In Nancy M. Modesitt’s recent research article “The Garcetti Virus,” she explains how a doctrine known as the job duties exclusion has come to erode protections once afforded to whistleblowers. She explains that this doctrine allows the discharge of an individual who discovers illegal activities while performing his or her job and then reports those issues to a supervisor. Although one might think the current whistleblower laws would protect such disclosures, Modesitt explains that is no longer the case.

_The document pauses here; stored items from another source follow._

--- config.mk ---
export PLATFORM = sky130hd
export DESIGN_NAME = sample_out_fmt
export DESIGN_NICKNAME = d
export VERILOG_FILES = /design/src/rtl/sof_pkg.sv /design/src/rtl/sof_fmt.sv /design/src/rtl/sof_bit_timer.sv /design/src/rtl/sof_shifter.sv /design/src/rtl/sample_out_fmt.sv
export SDC_FILE = /design/constraint.sdc
export NUM_CORES = 1
export LEC_CHECK = 0
export CAP_MARGIN = 20
export CORE_MARGIN = 5
export CORE_UTILIZATION = 58
export DETAILED_ROUTE_END_ITERATION = 7
export DONT_BUFFER_PORTS = 1
export PLACE_DENSITY = 0.76
export SLEW_MARGIN = 20
export SYNTH_ARGS = -nofsm -noshare
export SYNTH_HDL_FRONTEND = slang
export SYNTH_SLANG_ARGS = --single-unit
--- constraint.sdc ---
create_clock -name clk -period 2.6 [get_ports clk]
set_clock_uncertainty 0.1 [all_clocks]
set_input_delay 0.13 -clock clk [delete_from_list [all_inputs] [get_ports clk]]
set_output_delay 0.13 -clock clk [all_outputs]
set_load 0.02 [all_outputs]
--- src/rtl/sof_pkg.sv ---
package sof_pkg;

    typedef enum logic {
        OM_PARALLEL = 1'b0,
        OM_SERIAL   = 1'b1
    } out_mode_e;

    // settings frozen for the life of one serial transfer
    typedef struct packed {
        logic       seq;
        logic       clk_inv;
        logic [1:0] div;
    } xfer_cfg_t;

    // last phase index inside one bit period
    function automatic logic [2:0] period_max(input logic [1:0] d);
        return 3'((4'd1 << d) - 4'd1);
    endfunction

    // first phase index of the second half of a bit period
    function automatic logic [2:0] half_phase(input logic [1:0] d);
        return (d == 2'd0) ? 3'd0 : 3'(4'd1 << (d - 2'd1));
    endfunction

endpackage

--- src/rtl/sof_fmt.sv ---
module sof_fmt #(
    parameter int W = 16
) (
    input  logic [W-1:0] word_in,
    input  logic         offset,
    output logic [W-1:0] word_out
);
    // offset binary differs from two's complement only in the sign bit
    assign word_out = {word_in[W-1] ^ offset, word_in[W-2:0]};
endmodule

Modesitt details how the the Federal Circuit created the job duties exclusion more than a decade ago in the case of Wills v. Department of Agriculture (1998). The case involved an employee in the Department of Agriculture who reported to his supervisor that a number of farms he had investigated were not complying with a government soil-protection program. The supervisor disagreed with the employee’s findings and overruled him on 6 of the 7 cases. The employee complained about the decision and later claimed that he was retaliated against for his comments. When the case was heard by the Federal Circuit, the court decided that the employees comments did not put him “at personal risk for the benefit of the public good.” As such, the court ruled that his comments could not “constitute a protected disclosure under the [Whistleblowers Protection Act (WPA)].” In later cases involving disclosures made by federal employees, the courts further limited the protection afforded to them for their whistleblower activities.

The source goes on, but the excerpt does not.